**WHAT YOU WILL DO**
Scan the entries below. Return every line that includes "strengths".

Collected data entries
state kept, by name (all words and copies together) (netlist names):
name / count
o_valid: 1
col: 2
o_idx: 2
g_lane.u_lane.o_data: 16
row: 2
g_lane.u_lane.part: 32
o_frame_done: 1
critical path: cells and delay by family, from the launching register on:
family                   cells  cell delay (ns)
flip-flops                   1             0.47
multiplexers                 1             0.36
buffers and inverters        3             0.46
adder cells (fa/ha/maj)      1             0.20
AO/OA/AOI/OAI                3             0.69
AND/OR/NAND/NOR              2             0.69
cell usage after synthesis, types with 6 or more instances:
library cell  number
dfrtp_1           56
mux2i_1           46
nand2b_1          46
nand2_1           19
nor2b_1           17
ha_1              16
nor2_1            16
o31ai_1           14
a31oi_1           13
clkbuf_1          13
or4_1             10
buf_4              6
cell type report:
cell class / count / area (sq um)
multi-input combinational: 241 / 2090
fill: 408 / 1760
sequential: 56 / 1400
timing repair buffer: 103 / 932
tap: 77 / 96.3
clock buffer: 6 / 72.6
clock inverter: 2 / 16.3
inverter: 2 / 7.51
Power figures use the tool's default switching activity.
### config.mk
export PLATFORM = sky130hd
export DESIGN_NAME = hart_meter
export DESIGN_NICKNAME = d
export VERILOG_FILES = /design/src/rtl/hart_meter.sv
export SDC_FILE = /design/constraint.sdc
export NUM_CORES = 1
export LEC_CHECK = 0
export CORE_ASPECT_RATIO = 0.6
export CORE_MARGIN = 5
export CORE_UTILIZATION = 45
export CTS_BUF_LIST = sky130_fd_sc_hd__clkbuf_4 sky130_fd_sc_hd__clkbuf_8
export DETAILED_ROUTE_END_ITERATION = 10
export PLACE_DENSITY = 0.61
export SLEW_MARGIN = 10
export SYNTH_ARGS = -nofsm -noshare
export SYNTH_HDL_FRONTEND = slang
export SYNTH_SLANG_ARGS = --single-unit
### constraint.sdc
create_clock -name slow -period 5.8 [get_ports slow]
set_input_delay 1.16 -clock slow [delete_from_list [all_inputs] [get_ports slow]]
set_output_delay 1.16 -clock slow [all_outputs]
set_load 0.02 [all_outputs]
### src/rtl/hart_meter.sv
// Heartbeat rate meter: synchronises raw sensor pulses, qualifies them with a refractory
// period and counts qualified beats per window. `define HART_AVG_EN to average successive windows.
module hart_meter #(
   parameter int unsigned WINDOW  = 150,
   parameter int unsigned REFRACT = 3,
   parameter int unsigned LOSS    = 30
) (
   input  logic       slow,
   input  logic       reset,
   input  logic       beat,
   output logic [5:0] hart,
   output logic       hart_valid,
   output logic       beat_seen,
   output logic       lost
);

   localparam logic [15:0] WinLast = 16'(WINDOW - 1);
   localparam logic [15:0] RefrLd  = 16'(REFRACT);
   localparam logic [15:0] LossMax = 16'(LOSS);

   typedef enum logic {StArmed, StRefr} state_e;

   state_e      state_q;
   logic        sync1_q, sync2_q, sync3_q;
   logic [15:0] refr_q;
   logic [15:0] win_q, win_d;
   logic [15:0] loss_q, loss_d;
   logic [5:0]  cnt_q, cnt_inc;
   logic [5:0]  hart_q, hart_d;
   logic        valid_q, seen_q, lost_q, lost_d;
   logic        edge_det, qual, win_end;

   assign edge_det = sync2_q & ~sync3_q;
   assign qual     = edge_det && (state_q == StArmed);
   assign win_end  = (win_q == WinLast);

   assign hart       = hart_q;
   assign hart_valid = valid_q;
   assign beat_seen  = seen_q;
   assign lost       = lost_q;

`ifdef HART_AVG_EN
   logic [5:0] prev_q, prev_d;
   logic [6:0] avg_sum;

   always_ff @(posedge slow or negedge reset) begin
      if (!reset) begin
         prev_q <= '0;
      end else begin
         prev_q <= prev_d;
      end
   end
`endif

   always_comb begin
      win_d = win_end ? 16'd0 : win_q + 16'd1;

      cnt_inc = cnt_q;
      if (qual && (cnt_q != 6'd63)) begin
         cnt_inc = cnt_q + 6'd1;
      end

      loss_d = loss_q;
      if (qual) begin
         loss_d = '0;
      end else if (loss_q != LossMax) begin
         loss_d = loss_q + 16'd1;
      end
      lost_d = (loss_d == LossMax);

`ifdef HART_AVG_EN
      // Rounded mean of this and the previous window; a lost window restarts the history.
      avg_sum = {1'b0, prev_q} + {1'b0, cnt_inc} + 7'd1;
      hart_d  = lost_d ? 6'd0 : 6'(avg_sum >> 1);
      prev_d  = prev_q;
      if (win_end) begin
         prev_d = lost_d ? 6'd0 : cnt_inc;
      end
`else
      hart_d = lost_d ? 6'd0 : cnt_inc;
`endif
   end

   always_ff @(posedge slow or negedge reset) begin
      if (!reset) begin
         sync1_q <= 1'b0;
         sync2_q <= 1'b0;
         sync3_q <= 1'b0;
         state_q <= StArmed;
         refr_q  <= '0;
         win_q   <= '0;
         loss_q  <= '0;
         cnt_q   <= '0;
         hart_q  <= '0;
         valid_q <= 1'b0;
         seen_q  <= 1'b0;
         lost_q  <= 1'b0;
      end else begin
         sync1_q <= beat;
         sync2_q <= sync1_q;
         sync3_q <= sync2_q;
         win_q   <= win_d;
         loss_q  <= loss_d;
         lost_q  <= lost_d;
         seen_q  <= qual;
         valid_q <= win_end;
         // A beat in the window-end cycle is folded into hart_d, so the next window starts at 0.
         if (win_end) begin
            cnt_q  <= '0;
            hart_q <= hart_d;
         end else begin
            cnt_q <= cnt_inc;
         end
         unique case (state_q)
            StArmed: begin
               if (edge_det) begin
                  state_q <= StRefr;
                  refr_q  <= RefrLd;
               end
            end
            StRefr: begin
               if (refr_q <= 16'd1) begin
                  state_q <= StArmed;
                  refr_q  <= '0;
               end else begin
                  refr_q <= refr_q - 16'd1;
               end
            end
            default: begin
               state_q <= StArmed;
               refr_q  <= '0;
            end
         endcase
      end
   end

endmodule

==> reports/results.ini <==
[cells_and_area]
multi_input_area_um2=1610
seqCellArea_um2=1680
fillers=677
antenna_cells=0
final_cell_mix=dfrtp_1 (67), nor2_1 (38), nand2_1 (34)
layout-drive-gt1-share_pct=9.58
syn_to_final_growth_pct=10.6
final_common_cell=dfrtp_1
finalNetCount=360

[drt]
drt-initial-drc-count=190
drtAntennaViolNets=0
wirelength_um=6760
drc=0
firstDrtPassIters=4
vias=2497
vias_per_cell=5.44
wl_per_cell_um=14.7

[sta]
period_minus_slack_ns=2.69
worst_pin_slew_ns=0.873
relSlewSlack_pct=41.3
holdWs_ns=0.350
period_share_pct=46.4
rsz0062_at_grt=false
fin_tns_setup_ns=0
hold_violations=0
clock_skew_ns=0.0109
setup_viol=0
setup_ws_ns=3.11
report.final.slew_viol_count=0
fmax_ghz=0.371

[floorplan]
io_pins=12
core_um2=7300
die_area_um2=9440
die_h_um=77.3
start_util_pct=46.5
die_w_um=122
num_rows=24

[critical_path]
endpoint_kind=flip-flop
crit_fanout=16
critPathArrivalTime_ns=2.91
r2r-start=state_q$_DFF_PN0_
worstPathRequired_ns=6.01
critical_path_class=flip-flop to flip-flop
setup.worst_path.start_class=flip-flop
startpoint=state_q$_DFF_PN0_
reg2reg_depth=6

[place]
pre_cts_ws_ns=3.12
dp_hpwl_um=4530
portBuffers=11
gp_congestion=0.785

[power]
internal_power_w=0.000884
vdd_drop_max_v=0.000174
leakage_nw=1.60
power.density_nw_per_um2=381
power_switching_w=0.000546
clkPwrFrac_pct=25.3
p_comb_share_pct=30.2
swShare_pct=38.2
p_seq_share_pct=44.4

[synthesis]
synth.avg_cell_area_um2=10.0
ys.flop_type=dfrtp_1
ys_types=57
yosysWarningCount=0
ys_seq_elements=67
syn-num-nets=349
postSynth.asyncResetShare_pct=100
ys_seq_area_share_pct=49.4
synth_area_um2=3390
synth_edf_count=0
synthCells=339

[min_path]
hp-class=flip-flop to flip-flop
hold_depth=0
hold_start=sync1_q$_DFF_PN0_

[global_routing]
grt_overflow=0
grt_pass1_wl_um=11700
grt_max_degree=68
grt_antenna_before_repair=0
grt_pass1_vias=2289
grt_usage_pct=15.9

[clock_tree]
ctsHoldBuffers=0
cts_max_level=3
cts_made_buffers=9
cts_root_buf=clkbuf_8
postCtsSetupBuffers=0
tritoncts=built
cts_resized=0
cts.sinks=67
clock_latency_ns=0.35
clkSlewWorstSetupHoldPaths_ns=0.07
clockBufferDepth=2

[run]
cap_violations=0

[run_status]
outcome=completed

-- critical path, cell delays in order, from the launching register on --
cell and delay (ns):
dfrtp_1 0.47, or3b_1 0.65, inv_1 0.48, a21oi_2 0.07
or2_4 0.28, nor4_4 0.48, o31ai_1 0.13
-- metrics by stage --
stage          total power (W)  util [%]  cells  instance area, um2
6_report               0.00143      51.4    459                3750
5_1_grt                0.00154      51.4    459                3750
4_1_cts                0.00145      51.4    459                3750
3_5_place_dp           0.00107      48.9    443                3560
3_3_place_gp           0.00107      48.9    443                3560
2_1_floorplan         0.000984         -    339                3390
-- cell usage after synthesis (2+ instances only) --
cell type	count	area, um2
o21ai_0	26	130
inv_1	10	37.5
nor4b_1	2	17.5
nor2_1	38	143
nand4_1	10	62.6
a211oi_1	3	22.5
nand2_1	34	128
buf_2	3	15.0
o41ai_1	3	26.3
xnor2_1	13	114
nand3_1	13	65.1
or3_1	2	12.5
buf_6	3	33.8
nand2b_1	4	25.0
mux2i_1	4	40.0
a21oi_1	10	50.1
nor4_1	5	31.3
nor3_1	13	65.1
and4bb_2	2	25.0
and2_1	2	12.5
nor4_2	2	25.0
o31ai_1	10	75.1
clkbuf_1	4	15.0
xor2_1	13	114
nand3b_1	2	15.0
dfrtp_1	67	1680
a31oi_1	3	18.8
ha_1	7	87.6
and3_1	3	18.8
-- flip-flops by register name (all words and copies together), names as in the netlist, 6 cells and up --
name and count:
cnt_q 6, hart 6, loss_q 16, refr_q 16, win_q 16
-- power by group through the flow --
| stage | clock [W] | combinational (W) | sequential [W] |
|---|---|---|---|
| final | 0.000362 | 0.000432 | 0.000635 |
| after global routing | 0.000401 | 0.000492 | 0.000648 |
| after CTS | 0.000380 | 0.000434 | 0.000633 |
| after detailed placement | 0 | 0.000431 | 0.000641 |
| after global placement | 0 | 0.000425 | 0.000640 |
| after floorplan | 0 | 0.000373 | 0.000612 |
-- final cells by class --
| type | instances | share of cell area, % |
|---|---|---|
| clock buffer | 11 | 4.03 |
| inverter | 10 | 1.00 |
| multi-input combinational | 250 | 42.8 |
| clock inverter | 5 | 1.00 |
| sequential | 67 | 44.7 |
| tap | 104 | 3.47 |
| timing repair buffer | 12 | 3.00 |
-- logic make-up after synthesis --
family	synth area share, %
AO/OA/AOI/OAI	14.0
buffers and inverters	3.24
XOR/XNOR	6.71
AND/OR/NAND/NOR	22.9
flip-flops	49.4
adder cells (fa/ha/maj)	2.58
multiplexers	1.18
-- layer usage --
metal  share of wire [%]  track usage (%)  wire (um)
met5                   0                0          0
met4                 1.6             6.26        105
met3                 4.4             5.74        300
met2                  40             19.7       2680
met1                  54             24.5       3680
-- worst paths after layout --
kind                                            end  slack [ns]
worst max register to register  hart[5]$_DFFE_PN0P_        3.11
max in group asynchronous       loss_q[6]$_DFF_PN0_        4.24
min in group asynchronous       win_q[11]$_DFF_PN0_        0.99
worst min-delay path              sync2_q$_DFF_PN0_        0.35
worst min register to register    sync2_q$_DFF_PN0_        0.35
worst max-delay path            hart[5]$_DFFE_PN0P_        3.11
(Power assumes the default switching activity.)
---
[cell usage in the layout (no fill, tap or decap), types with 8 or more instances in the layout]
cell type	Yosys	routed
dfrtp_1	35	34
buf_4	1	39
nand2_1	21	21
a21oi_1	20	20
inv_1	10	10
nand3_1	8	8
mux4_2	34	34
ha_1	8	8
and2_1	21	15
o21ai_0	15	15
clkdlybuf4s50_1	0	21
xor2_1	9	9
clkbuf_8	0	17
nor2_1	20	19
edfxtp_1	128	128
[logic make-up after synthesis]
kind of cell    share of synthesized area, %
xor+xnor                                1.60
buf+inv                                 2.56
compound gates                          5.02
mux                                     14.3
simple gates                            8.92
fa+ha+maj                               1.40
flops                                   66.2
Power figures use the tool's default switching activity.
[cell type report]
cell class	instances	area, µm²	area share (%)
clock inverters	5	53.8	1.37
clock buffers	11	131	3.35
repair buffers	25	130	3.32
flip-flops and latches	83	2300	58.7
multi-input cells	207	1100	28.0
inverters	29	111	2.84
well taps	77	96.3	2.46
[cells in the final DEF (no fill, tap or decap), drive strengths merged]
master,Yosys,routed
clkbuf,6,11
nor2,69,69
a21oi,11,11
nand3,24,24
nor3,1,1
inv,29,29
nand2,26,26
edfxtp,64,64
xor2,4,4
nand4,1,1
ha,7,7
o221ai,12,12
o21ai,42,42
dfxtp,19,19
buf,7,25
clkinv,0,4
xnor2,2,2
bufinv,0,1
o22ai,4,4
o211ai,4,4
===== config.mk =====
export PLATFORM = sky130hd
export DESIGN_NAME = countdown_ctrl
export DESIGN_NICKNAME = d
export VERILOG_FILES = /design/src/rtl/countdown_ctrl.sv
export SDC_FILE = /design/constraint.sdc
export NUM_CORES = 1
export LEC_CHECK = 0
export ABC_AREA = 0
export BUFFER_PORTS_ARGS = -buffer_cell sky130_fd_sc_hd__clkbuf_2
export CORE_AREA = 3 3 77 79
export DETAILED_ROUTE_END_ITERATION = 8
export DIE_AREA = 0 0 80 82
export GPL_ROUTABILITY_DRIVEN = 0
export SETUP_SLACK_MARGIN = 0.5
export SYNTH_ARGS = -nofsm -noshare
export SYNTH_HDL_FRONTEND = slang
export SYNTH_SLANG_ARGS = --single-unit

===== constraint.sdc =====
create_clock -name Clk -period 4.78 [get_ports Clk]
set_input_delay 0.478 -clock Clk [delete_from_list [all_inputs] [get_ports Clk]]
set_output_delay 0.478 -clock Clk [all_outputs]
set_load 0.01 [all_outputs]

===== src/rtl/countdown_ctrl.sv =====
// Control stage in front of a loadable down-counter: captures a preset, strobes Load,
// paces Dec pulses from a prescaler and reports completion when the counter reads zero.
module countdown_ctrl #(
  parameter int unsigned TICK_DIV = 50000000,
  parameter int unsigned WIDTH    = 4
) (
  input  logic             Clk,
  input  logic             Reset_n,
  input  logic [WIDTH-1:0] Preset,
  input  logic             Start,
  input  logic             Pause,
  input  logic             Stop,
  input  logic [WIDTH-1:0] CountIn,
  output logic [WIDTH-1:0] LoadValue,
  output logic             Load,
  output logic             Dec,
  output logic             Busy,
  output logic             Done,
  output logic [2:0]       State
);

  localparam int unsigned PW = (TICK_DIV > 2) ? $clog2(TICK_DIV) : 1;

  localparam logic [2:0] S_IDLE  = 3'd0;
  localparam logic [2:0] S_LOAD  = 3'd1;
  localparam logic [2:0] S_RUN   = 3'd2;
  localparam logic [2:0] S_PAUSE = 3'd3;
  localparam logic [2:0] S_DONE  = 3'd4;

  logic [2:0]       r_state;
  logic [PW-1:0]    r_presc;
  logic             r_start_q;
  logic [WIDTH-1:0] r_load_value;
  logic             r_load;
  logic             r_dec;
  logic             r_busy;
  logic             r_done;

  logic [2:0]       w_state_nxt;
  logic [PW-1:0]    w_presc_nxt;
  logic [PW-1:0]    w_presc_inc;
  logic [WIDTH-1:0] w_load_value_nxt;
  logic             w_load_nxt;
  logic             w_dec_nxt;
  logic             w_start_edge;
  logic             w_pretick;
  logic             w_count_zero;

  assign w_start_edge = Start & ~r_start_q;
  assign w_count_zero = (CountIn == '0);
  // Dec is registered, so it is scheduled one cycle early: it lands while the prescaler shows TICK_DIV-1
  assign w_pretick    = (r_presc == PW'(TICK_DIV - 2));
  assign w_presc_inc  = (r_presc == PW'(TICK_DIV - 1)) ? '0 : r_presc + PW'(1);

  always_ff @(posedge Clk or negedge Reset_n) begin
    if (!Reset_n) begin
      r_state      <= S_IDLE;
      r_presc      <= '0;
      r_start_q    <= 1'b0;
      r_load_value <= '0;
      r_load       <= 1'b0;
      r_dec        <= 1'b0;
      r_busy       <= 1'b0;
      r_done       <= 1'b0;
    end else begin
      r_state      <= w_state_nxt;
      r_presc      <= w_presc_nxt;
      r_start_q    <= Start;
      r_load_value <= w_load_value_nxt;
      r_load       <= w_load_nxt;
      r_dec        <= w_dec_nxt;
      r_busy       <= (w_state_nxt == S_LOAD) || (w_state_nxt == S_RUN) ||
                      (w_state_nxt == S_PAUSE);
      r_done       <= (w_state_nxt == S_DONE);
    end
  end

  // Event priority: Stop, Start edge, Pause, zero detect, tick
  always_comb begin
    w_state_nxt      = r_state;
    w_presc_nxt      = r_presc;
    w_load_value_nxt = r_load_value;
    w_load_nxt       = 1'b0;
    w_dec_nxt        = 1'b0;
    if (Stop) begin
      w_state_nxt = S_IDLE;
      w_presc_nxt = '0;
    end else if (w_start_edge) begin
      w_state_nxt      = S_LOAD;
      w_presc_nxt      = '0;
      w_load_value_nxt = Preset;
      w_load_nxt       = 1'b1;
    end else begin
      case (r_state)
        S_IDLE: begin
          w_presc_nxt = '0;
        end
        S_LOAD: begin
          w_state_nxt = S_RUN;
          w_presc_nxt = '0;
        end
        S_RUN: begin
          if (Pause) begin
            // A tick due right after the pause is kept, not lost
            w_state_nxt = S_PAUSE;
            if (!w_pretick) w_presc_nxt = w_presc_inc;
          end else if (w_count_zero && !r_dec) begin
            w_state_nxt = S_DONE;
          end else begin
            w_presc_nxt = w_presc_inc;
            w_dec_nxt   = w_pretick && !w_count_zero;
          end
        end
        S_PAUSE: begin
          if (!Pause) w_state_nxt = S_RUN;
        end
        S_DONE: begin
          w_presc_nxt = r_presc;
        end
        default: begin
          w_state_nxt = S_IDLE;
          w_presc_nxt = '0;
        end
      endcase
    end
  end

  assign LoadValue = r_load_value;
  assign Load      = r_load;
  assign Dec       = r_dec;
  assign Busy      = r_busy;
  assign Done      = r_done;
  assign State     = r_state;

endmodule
* * *
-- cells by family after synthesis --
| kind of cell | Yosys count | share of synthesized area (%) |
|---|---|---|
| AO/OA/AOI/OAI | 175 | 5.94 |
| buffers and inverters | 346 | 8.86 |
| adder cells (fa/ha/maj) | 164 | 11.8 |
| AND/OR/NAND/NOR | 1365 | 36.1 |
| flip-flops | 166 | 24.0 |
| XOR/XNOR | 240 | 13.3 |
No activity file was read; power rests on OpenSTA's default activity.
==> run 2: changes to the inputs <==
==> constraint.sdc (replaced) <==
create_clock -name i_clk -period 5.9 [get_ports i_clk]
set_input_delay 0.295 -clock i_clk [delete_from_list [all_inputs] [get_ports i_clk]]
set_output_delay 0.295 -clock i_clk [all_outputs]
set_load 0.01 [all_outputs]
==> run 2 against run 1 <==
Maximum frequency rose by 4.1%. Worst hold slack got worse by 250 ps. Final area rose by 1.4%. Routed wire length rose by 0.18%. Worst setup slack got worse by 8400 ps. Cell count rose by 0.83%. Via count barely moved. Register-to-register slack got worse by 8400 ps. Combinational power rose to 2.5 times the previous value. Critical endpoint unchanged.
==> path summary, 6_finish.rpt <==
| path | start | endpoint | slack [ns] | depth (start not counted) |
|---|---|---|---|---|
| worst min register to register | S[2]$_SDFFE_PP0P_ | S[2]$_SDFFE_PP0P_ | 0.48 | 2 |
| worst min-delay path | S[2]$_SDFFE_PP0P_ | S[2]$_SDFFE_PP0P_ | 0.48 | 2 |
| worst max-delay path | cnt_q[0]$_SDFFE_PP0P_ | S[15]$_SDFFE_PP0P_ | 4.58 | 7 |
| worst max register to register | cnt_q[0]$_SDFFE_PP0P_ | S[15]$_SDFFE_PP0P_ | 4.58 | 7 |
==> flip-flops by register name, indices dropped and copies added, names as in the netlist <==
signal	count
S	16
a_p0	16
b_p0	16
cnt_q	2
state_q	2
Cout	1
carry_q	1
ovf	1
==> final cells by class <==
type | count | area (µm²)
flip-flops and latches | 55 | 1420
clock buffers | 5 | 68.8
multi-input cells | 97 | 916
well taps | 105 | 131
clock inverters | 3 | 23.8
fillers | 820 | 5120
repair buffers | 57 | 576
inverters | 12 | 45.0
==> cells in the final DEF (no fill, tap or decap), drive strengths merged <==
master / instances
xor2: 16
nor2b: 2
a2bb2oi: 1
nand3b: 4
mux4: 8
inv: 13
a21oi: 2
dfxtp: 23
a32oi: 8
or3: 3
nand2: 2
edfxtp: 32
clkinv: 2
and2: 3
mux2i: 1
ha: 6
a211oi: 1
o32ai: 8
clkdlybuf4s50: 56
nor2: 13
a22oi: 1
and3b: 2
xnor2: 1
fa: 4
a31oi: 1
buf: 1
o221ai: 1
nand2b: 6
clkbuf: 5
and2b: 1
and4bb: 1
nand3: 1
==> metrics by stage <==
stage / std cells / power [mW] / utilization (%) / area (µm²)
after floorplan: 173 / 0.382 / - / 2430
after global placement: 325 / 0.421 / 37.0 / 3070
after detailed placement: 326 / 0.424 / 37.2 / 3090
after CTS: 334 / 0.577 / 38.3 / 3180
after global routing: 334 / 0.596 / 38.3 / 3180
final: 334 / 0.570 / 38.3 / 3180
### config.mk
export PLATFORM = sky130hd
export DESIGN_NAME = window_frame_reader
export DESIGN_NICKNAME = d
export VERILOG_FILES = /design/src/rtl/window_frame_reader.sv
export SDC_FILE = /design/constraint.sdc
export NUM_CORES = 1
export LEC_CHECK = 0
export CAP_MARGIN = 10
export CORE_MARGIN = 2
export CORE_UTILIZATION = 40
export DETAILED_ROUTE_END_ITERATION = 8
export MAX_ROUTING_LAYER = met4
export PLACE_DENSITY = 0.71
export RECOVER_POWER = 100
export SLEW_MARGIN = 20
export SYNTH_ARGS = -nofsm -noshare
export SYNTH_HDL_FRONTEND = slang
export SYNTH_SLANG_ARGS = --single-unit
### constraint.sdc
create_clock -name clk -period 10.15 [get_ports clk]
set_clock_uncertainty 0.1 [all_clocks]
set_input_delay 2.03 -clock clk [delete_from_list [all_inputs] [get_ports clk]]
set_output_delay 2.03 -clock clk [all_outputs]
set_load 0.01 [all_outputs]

**SOLUTION FOR THIS EXERCISE**
[cells in the final DEF (no fill, tap or decap), drive strengths merged]
==> cells in the final DEF (no fill, tap or decap), drive strengths merged <==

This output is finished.